Résumé
Mame Madior Boye, Première Ministre du Sénégal, présente devant l'Assemblée nationale sa déclaration de politique générale, marquant la première intervention de ce type depuis le changement de majorité politique. Elle souligne son engagement à respecter une obligation constitutionnelle et exprime la détermination du gouvernement à servir la nation avec loyauté et dévouement. La déclaration met l'accent sur des principes citoyens, démocratiques et républicains, ainsi que sur une vision tournée vers l'avenir, sans revenir sur l'état des lieux déjà effectué par son prédécesseur.
Points clés
- Présentation de la politique générale du gouvernement devant l'Assemblée nationale, conformément à une obligation constitutionnelle.
- Engagement à appliquer les principes de rigueur, transparence, lutte contre la corruption et impunité, réhabilitation du mérite, et dialogue avec les citoyens.
- Volonté d'associer plus étroitement l'Assemblée nationale aux grands choix politiques pour plus de transparence et de sincérité.

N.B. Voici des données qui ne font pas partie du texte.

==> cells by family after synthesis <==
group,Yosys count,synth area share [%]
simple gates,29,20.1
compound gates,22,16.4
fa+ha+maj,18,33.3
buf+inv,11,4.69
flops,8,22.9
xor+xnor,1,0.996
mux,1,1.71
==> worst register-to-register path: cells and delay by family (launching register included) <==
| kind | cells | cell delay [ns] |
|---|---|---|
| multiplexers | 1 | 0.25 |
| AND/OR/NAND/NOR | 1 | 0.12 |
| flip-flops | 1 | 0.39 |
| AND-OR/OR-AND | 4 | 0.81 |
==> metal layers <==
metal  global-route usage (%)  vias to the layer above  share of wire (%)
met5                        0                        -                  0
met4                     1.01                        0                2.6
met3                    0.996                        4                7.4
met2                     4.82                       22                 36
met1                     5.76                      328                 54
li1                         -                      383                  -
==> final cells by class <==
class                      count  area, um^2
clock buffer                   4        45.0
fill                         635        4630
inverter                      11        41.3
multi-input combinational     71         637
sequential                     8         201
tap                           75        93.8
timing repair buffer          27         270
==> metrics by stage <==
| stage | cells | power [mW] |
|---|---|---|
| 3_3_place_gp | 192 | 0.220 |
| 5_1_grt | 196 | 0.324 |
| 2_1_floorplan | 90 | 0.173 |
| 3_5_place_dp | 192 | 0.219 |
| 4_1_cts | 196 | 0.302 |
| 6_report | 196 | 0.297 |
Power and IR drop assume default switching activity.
===== design.v =====
`timescale 1ns / 1ps
module Mux (a,b,s,c);
    input [31:0]a,b;
    input s;
    output [31:0]c;
    assign c = (~s) ? a : b ;
endmodule

===== run.sh =====
#!/bin/bash
# OpenROAD 26Q1-2900-gdf79404cd8, Yosys 0.63+post, stock flow scripts
make -C /OpenROAD-flow-scripts/flow DESIGN_CONFIG=/design/flow/config.mk WORK_HOME=/design/flow/orfs finish

===== config.mk =====
export PLATFORM = sky130hd
export DESIGN_NAME = Mux
export DESIGN_NICKNAME = Mux
export VERILOG_FILES = /design/flow/design.v
export SDC_FILE = /design/flow/constraint.sdc
export NUM_CORES = 4
export LEC_CHECK = 1
export CORE_AREA = 10 10 71 71
export DIE_AREA = 0 0 81 81

===== constraint.sdc =====
current_design Mux

set clk_period 1.0
set clk_io_pct 0.2

create_clock -name clk0 -period $clk_period

set non_clock_inputs [all_inputs -no_clocks]
set_input_delay [expr $clk_period * $clk_io_pct] -clock clk0 $non_clock_inputs
set_output_delay [expr $clk_period * $clk_io_pct] -clock clk0 [all_outputs]

==> GITHUB_STEP_SUMMARY <==
### Yosys + OpenROAD results

| Metric | Value |
|---|---|
| Cell family with most CP delay | `buffers and inverters` |
| Pin count of the biggest net entering global routing | `11` |
| Fraction of met3 tracks used by global routing | `2.78%` |
| Slew of the pin with the lowest slew margin | `about 87 ps` |
| Total number of vias | `715` |
| Top-level port count | `97` |
| Power density over cell area | `392 mW/mm^2` |
| Largest type area fraction | `82.8%` |
| Violations in the final reports | `negative setup slack` |
| First-pass GRT wire length | `around 4.1 mm` |
| Endpoint required time on the critical path | `800 ps` |
| Final Setup Violations | `32` |
| Static power due to leakage | `0.000872 uW` |
| Worst-case headroom to the max-slew limit | `94.2%` |
| Number of buffers inserted for hold repair after clock tree synthesis | `0` |
| Seq_cells | `0` |
| Cell area after synthesis | `about 540 um^2` |
| Maximum VDD drop | `169 uV` |
| Iteration tally of the first detailed-router pass | `2` |
| Weighted congestion at the end of routability-driven global placement | `~0.83` |
| Beginning of the worst hold path | `b[29]` |
| Total wire length | `between 2 and 3 mm` |
| Number of warning messages in the logs | `34` |
| Number of pins exceeding their max-slew limit in the final report | `0` |
| Top cells by area | `mux2_4 83%, buf_12 11%, mux2_2 4.1%, buf_6 2.1%` |
| Number of antenna violations at the first check in global routing | `0` |
| Worst hold margin | `691 ps` |
| Most numerous logic cell after layout | `dlygate4sd2_1` |
| GR Layer Usage met1 | `under 10%` |
| Ratio of cells with drive above 1 in the final layout | `between 50% and 60%` |
| Slowest cell delay on critical path | `290 ps` |
| Clock period minus worst slack | `1180 ps` |
| Arrival @ worst endpoint | `980 ps` |
| Total number of yosys warnings | `0` |
| Cell count after synthesis | `36` |
| Syn_area_per_cell | `15.1 um^2` |
| Status | `complete, but fails checks` |
| HPWL after detailed placement | `about 2.5 mm` |
| # Cells Yosys | `36` |
| Total die area | `0.00656 mm^2` |
| Number of library cell types mapped by synthesis | `4` |
| Worst path cell trace | `buf_12 > buf_12 > buf_12 > mux2_4 > buf_6` |
| Layer with the highest usage after global routing | `met2` |
| Hold Vio Cnt, Final | `0` |
| Register area | `0 um^2` |
| Aggregate global routing overflow | `0` |
| Fmax | `0.848 GHz` |
| Seq/Total Area, Yosys | `0%` |
| Count of standard-cell rows | `22` |
| Post-layout period usage | `118%` |
| Avg WL per Cell | `15.4 um` |
| Remaining number of nets flagged by the antenna check after routing | `0` |
| Worst Setup End Kind | `output port` |
| Horizontal die dimension | `81 um` |
| Cell depth of the worst hold path | `3` |
| Drc violations | `0` |
| CP max-delay cell | `mux2_4` |
| # port buffers | `slightly below 100` |
| Design Power | `624 uW` |
| Via density | `3.82` |
| Core utilization at floorplan | `15.0%` |
| Post-route setup slack | `-179 ps` |
| Total antenna diodes in the routed design | `0` |
| Worst Hold Path EP | `c[29]` |
| Setup repair after global routing missed its margin | `true` |
| Post-synthesis chip area from yosys | `544 um^2` |
| Met2 usage | `14.3%` |
| # clk buffers | `0` |
| Most frequent cells in the layout | `51 x dlygate4sd2_1, 31 x mux2_4, 23 x buf_6` |
| Library cell occupying the most area in the post-synthesis netlist | `mux2_4` |
| Vias in the first global route | `roughly 760` |
| Max-capacitance violation count | `0` |
| Worst min-delay path class | `in2out` |
| Largest fanout of any net on the critical path | `6` |
| Critical Path Source Type | `input port` |
| Dominant cell type by count on the critical path | `buf_12` |
| Area Overhead vs Synth | `192%` |
| Die y size | `81 um` |
| Core box area | `0.00363 mm^2` |
| Count of buffer and inverter cells on the critical path | `4` |
| Starting DRC count in detailed routing | `3` |
| Total track usage | `7.79%` |
| Worst Path Class, Setup | `in2out` |
## synth_stat cells (all sizes together)
cell type	count
mux2	32
buf	4
## worst max path at each step
stage / start / endpoint / slack [ps] / cells after the start
4_1_cts: s / c[4] / -180 / 5
5_1_grt: b[31] / c[31] / -200 / 3
6_report: s / c[4] / -180 / 5
## worst min-delay path, delay by kind of cell
family	cells	cell delay (ps)
buf+inv	2	160
mux	1	130
## cells by family (layout without fill, tap and decap cells)
logic type | count (synthesis) | in the layout | synth area share, %
mux | 32 | 32 | 86.9
buf+inv | 4 | 107 | 13.1
## repair_timing
item,in CTS,in global routing
buffers inserted,5,1
setup endpoints to repair,32,32
resized,171,10
cloned,2,0
## through the flow
step | cell area (um^2) | worst slack (ps) | instances | TNS [ps] | util (%)
floorplan | 544 | 66.9 | 36 | 0 | -
global placement | 1540 | -504 | 179 | -15610 | 42.4
detailed placement | 1540 | -512 | 179 | -15810 | 42.4
CTS | 1540 | -181 | 186 | -3620 | 42.3
global route | 1590 | -196 | 187 | -3860 | 43.8
finish | 1590 | -179 | 187 | -3300 | 43.8
## routing by layer
layer	up-vias	share of wire, %	wire (um)
li1	345	-	-
met1	320	37	1080
met2	50	50	1450
met3	0	12	350
met4	0	0	0
met5	-	0	0
## power breakdown
| part | leakage (uW) | total [uW] | internal, uW | switching (uW) |
|---|---|---|---|---|
| sequential | 0 | 0 | 0 | 0 |
| clock | 0 | 0 | 0 | 0 |
| combinational | 0.000872 | 624 | 487 | 137 |
| total | 0.000872 | 624 | 487 | 137 |
## cell type report
cell class | count | area (um^2)
Fill cell | 357 | 2040
Timing Repair Buffer | 107 | 1050
Multi-Input combinational cell | 32 | 477
Tap cell | 48 | 60.1
Power and IR drop assume default switching activity.
[run.sh]
#!/bin/bash
# OpenROAD 26Q1-2900-gdf79404cd8, Yosys 0.63+post, stock flow scripts
make -C /OpenROAD-flow-scripts/flow DESIGN_CONFIG=/design/flow/config.mk WORK_HOME=/design/flow/orfs finish
[config.mk]
export PLATFORM = sky130hd
export DESIGN_NAME = alu
export DESIGN_NICKNAME = alu
export VERILOG_FILES = /design/flow/design.v
export SDC_FILE = /design/flow/constraint.sdc
export NUM_CORES = 4
export LEC_CHECK = 1
export CORE_UTILIZATION = 30
[constraint.sdc]
current_design alu

set clk_period 21.2
set clk_io_pct 0.2

create_clock -name clk0 -period $clk_period

set non_clock_inputs [all_inputs -no_clocks]
set_input_delay [expr $clk_period * $clk_io_pct] -clock clk0 $non_clock_inputs
set_output_delay [expr $clk_period * $clk_io_pct] -clock clk0 [all_outputs]
[design.v]
module alu(
    input   [32-1:0]        data_in_1,
    input   [32-1:0]        data_in_2,
    input   [4-1:0]     alu_ctrl,
    output  reg [32-1:0]        alu_result,
    output                          zero
);
wire    [32-1:0]    data_in_2_f;
assign data_in_2_f = ~data_in_2 + 1;
always@(*)
begin
    alu_result = 0;
    case(alu_ctrl)
    4'b0000: alu_result = data_in_1 | data_in_2;
    4'b0001: alu_result = data_in_1 & data_in_2;
    4'b0010: alu_result = data_in_1 + data_in_2;
    4'b0110: alu_result = data_in_1 + data_in_2_f;
    endcase
end
assign zero = &(~alu_result);
endmodule
==> flow/run.sh <==
#!/bin/bash
# OpenROAD 26Q1-2900-gdf79404cd8, Yosys 0.63+post, stock flow scripts
make -C /OpenROAD-flow-scripts/flow DESIGN_CONFIG=/design/flow/config.mk WORK_HOME=/design/flow/orfs finish
==> flow/config.mk <==
export PLATFORM = sky130hd
export DESIGN_NAME = add_shift
export DESIGN_NICKNAME = add_shift
export VERILOG_FILES = /design/flow/design.v
export SDC_FILE = /design/flow/constraint.sdc
export NUM_CORES = 4
export LEC_CHECK = 1
export CORE_AREA = 10 10 105 105
export DIE_AREA = 0 0 115 115
==> flow/constraint.sdc <==
current_design add_shift

set clk_period 15.0
set clk_io_pct 0.2

create_clock -name clk0 -period $clk_period

set non_clock_inputs [all_inputs -no_clocks]
set_input_delay [expr $clk_period * $clk_io_pct] -clock clk0 $non_clock_inputs
set_output_delay [expr $clk_period * $clk_io_pct] -clock clk0 [all_outputs]
<file path="design.v">
module pc_shift_add(
    input   [32-1:0]        imm,
    input   [32-1:0]        pc_o,
    output  [32-1:0]        pc_shift
);
wire [32-1:0]   imm_shift;
assign imm_shift = imm << 1;
assign pc_shift = imm_shift + pc_o;
endmodule
</file>
<file path="run.sh">
#!/bin/bash
# OpenROAD 26Q1-2900-gdf79404cd8, Yosys 0.63+post, stock flow scripts
make -C /OpenROAD-flow-scripts/flow DESIGN_CONFIG=/design/flow/config.mk WORK_HOME=/design/flow/orfs finish
</file>
<file path="design/flow/constraint.sdc">
current_design mem

set clk_period 9.9
set clk_io_pct 0.2

create_clock -name clk0 -period $clk_period [get_ports {clk}]

set non_clock_inputs [all_inputs -no_clocks]
set_input_delay [expr $clk_period * $clk_io_pct] -clock clk0 $non_clock_inputs
set_output_delay [expr $clk_period * $clk_io_pct] -clock clk0 [all_outputs]
</file>
<file path="design/flow/design.v">
module mem (
	input 		clk,
	input 		reset,
	input  [127:0] 	dataIn,
	output [127:0] 	dataOut,
	input  [1:0] 	Wrp,
	input 		Wr_en,
	input  [1:0]	Rdp
);
reg [127:0] ram [3:0]; 
assign dataOut = ram [Rdp]; 
always @(posedge clk or posedge reset) begin
	if(reset) begin
	end else begin
		if (Wr_en) begin
			ram [Wrp] <= dataIn [ 31: 0];
			ram [Wrp] <= dataIn [ 63:32];
			ram [Wrp] <= dataIn [ 95:64];
			ram [Wrp] <= dataIn [127:96];
		end	
	end
end
endmodule 
</file>
<file path="design/flow/run.sh">
#!/bin/bash
# OpenROAD 26Q1-2900-gdf79404cd8, Yosys 0.63+post, stock flow scripts
make -C /OpenROAD-flow-scripts/flow DESIGN_CONFIG=/design/flow/config.mk WORK_HOME=/design/flow/orfs finish
</file>
<file path="design/flow/config.mk">
export PLATFORM = sky130hd
export DESIGN_NAME = mem
export DESIGN_NICKNAME = mem
export VERILOG_FILES = /design/flow/design.v
export SDC_FILE = /design/flow/constraint.sdc
export NUM_CORES = 4
export LEC_CHECK = 1
export CORE_UTILIZATION = 40
</file>
==> results.yml <==
# physical design summary
worst_hold_path:
  min_path_type: "primary input to register"
critical_path:
  cpPeakStageDelay_ns: 0.63
  crit_chain: "buf_2 > buf_4 > mux4_1 > clkdlybuf4s50_1"
  start_kind: "primary input"
  endpoint_kind: "output pin"
  crit_fanout: 32
  critPathTopFamily: "buffers and inverters"
  crit_arrival_ns: 3.69
  critical_path_class: "primary input to output pin"
  crit_slowest_cell: "mux4_1"
  worst_ep_required_time_ns: 7.92
  worst-path-buf-inv: 3
timing:
  fmax_mhz: 176
  totalNegativeSetupSlack_ns: 0
  final_hold_viol_count: 0
  finalCritPeriodShare_pct: 57.3
  rsz0062_at_grt: "no"
  setup-violations-final: 0
  slew_viol_final: 0
  period_needed_ns: 5.67
  slew_headroom_pct: 54.7
  worst_pin_slew_ns: 0.679
  timing.hold.ws_ns: 2.20
detailed_routing:
  routed_via_density: 4.45
  highest_layer: "met5"
  wl_met3_um: 1180
  drc: 0
  wirelength_um: 8870
  wl_met2_um: 4160
  ant_nets: 0
  post_drt_wl_per_cell_um: 16.2
  drt_first_pass_iters: 4
  dr.first_iter.drc_count: 129
  n_antenna_cell: 0
  drt-met1-wl_um: 3370
  vias: 2431
layout:
  layout-drive-gt1-share_pct: 20.0
  top_register: "ram"
  fin_cells: 546
  top_regs: "ram x128"
  largest_reg_flops: 128
  area_growth_pct: 22.1
clock_tree:
  clk_path_buf_depth: 2
  numClockSinks: 128
  cts_setup_buffers: 0
  cts-htree-levels: 4
  root_buffer: "clkbuf_16"
  cts_hold_buf: 0
  tritoncts: "yes"
  cts_made_buffers: 17
  ctsResizeCount: 0
  clkSlewWorstSetupHoldPaths_ns: 0.06
global_route:
  grt_overflow: 0
  antenna_found_initial: 1
  grt_max_degree: 33
  grtUsageTotal_pct: 14.2
  grt_pass1_wl_um: 13300
  grt_pass1_vias: 2423
floorplan:
  die_h_um: 118
  die_x_um: 118
  initCoreUtil_pct: 40.9
  core_area_um2: 13200
  dieArea_um2: 14000
  io_pins: 263
  fp-row-count: 42
flow_run:
  max_cap_violations: 0
  warning_count: 121
outcome:
  status: "finished, final reports clean"
synth:
  synth_chip_area_um2: 5420
  synth.distinct_cells: 11
  syn_area_um2: 5420
  ys_seq_share_pct: 70.9
  ys_ff: 128
  yosys_cells: 268
  postSynthAreaPerCell_um2: 20.2
  yosys_warnings: 2
  syn_inst: 268
placement:
  dp_hpwl_um: 5100
  io_buffers: 70
  gp_congestion: 0.727
  dp_cells: 514
pwr:
  peakVddDrop_uv: 122
  p_leak_nw: 2.33
  power.total_mw: 1.36
  power.density_nw_per_um2: 206
==> placed cells by master, fill, tap and decap left out <==
| cell type | netlist | final |
|---|---|---|
| and4b_2 | 0 | 1 |
| buf_2 | 3 | 2 |
| buf_4 | 96 | 8 |
| bufinv_16 | 0 | 5 |
| clkbuf_16 | 0 | 17 |
| clkdlybuf4s50_1 | 0 | 68 |
| clkinv_1 | 0 | 2 |
| clkinv_2 | 0 | 2 |
| clkinvlp_4 | 0 | 4 |
| conb_1 | 1 | 96 |
| edfxtp_1 | 128 | 128 |
| inv_6 | 0 | 2 |
| mux4_1 | 2 | 2 |
| mux4_2 | 30 | 30 |
| nor4b_2 | 0 | 1 |
| nor4bb_4 | 0 | 2 |
==> worst paths after layout <==
check / start / to / cells after the start
worst max-delay path: Rdp[0] / dataOut[22] / 4
worst min-delay path: dataIn[126] / ram[2][30] / 1
==> Yosys cell counts, drive strengths merged <==
| library cell | number | share of area [%] |
|---|---|---|
| nor4b | 1 | 0.16 |
| conb | 1 | 0.069 |
| edfxtp | 128 | 71 |
| and4b | 1 | 0.18 |
| nor4bb | 2 | 0.37 |
| buf | 103 | 15 |
| mux4 | 32 | 13 |
==> layer usage <==
layer | up-vias | global-route usage (%)
li1 | 1033 | -
met1 | 1193 | 20.0
met2 | 187 | 21.0
met3 | 16 | 8.66
met4 | 2 | 1.82
met5 | - | 0
==> cell families after synthesis <==
kind of cell,share of synthesized area (%)
buf+inv,14.9
flops,70.9
mux,13.4
other cells,0.0692
simple gates,0.715
==> cell type report <==
| type | count | area (µm²) |
|---|---|---|
| multi-input cells | 132 | 1160 |
| flip-flops and latches | 128 | 3840 |
| repair buffers | 78 | 751 |
| clock inverters | 15 | 215 |
| clock buffers | 17 | 425 |
| well taps | 176 | 220 |
| fillers | 1096 | 6620 |
==> power breakdown <==
part           internal (mW)  switching, mW  total, mW
registers              0.615        0.00345      0.619
logic                 0.0478         0.0269     0.0747
clock network          0.445          0.225      0.670
total                   1.11          0.255       1.36
==> metrics by stage <==
step | utilization (%) | cell area (µm²) | worst slack, ns
global placement | 45.2 | 5980 | 4.15
detailed placement | 45.2 | 5980 | 4.17
global route | 50.0 | 6620 | 4.11
floorplan | - | 5780 | 3.98
finish | 50.0 | 6620 | 4.23
CTS | 50.0 | 6620 | 4.18
No activity file was given, so power comes from the tool's default toggle rates.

- Adoption d'une nouvelle constitution après le 19 mars 2000, introduisant des innovations majeures (limitation des mandats présidentiels, renforcement des pouvoirs de l'Assemblée nationale et du Premier Ministre, reconnaissance de l'opposition, etc.).
- Modernisation du pouvoir judiciaire, incluant l'équipement des juridictions, la formation des magistrats, et l'informatisation progressive.

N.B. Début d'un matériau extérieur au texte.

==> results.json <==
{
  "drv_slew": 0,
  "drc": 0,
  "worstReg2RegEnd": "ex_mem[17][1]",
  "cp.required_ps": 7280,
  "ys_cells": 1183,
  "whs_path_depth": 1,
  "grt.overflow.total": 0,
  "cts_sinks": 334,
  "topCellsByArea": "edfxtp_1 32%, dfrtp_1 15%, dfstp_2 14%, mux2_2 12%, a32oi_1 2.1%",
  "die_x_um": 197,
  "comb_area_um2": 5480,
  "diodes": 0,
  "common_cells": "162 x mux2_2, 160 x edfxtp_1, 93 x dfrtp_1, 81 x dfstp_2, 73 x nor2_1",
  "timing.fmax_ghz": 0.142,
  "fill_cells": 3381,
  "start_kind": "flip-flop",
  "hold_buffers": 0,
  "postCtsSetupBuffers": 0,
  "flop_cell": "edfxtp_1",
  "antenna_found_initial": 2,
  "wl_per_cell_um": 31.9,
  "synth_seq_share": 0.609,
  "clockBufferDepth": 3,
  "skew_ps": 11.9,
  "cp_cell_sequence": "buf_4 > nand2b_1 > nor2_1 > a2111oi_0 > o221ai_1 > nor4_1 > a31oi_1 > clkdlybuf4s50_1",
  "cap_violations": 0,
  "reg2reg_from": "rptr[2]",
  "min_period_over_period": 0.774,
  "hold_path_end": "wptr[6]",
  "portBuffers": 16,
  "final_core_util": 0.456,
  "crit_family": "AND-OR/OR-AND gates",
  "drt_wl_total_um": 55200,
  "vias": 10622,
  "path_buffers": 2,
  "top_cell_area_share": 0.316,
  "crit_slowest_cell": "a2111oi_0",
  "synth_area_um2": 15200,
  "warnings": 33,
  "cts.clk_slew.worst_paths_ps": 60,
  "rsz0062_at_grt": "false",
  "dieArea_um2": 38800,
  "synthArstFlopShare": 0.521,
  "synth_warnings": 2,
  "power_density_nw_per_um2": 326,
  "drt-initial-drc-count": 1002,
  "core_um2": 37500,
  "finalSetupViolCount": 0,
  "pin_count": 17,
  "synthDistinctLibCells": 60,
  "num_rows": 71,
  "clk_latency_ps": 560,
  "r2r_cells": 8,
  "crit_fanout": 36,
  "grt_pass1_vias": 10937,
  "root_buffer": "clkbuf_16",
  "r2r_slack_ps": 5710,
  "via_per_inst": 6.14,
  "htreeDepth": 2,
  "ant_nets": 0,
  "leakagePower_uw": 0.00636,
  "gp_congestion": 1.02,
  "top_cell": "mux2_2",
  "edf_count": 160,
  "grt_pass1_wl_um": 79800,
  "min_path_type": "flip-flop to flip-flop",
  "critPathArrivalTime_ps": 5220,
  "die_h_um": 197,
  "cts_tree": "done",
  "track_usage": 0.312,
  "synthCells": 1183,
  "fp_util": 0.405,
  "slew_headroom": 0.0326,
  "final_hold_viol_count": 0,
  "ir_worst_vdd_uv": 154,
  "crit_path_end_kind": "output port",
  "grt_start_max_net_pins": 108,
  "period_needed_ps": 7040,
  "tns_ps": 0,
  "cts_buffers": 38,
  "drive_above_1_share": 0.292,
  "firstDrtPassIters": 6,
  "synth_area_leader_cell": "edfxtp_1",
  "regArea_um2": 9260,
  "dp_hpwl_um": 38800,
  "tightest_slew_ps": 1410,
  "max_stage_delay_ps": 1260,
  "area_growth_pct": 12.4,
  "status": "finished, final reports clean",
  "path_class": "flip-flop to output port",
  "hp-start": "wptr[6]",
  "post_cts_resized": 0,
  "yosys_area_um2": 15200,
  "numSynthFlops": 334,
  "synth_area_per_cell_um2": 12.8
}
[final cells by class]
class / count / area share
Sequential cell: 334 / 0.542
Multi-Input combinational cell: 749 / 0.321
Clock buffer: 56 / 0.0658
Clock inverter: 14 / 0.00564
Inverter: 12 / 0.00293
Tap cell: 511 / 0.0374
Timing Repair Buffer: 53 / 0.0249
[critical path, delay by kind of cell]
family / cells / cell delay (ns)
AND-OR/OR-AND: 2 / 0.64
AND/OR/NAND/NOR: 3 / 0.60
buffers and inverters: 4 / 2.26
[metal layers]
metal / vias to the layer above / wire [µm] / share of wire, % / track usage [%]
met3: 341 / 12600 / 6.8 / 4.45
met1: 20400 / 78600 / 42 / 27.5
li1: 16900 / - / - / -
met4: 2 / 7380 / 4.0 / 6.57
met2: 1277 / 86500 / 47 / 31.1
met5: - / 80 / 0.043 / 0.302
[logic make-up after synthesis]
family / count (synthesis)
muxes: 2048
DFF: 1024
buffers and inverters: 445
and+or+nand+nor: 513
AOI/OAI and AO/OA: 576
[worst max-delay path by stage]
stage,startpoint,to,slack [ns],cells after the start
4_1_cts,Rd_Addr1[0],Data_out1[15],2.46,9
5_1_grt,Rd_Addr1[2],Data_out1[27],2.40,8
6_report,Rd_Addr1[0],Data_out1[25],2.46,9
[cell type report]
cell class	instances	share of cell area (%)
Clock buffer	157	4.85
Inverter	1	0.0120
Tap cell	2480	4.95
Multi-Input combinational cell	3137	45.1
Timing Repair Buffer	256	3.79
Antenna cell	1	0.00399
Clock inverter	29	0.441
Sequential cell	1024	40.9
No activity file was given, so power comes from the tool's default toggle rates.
==> design.v <==
module fsm(
input wire sys_clk,
input wire sys_rst_n,
input wire out_flag,
output reg start,
output wire [7:0]spi_width,
output wire [1:0]spi_cmd,
output reg [7:0]index
);
reg [7:0]state; 
parameter IDIE = 8'd0,
				s0 = 8'd1,
				s1 = 8'd2,
				cnt_1s_max = 23'd999_999; 
reg [22:0]cnt_1s;
assign spi_width = 7'd8;
assign spi_cmd = 2'd0;
always @(posedge sys_clk or negedge sys_rst_n)
			if(sys_rst_n == 1'b0)
				cnt_1s <= 23'd0;
			else if(cnt_1s == cnt_1s_max)
				cnt_1s <= 23'd0;
			else if(state == IDIE)
				cnt_1s <= cnt_1s + 23'd1;
			else	
				cnt_1s <= 23'd0;
always @(posedge sys_clk or negedge sys_rst_n)
			if(sys_rst_n == 1'b0)
				state <= IDIE;
			else 
				case(state)
					IDIE :
						if(cnt_1s == cnt_1s_max)
							state <= s0;
						else
							state <= state;
					s0 :
						if(index < 8'd1 && out_flag == 1'b1)
							state <= s1;
						else if(index == 8'd1 && out_flag == 1'b1)
							state <= IDIE;
						else	
							state <= state;
					s1 :
						if(index <= 8'd1)
							state <= s0;
						else
							state <= state;
					default : state <= state;
				endcase
always @(posedge sys_clk or negedge sys_rst_n)
			if(sys_rst_n == 1'b0)
				index <= 8'd0;
			else if(index == 8'd1 && out_flag == 1'b1)
				index <= 8'd0;
			else if(out_flag == 1'b1)
				index <= index + 8'd1;
			else
				index <= index;
always @(posedge sys_clk or negedge sys_rst_n)
			if(sys_rst_n == 1'b0)
				start <= 1'b0;
			else if(cnt_1s == cnt_1s_max || (state == s1 && index <= 8'd1))
				start <= 1'b1;
			else
				start <= 1'b0;
endmodule
==> run.sh <==
#!/bin/bash
# OpenROAD 26Q1-2900-gdf79404cd8, Yosys 0.63+post, stock flow scripts
make -C /OpenROAD-flow-scripts/flow DESIGN_CONFIG=/design/flow/config.mk WORK_HOME=/design/flow/orfs finish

Détails et éléments notables
- Références institutionnelles : Nouvelle constitution adoptée par le peuple sénégalais, renforçant les pouvoirs de l'Assemblée nationale et du Premier Ministre.
- Dates : Référence à la déclaration de politique générale du prédécesseur le 20 juillet 2000 et au 19 mars 2000 (date non explicitement liée à un événement précis dans le texte).
- Acteurs : Mame Madior Boye (Première Ministre), Président de la République, Président de l'Assemblée nationale, députés, gouvernement.
- Mesures citées : Construction des Tribunaux de Louga et Pikine, installation de la Cour d'appel de Kaolack en 2001, informatisation des juridictions.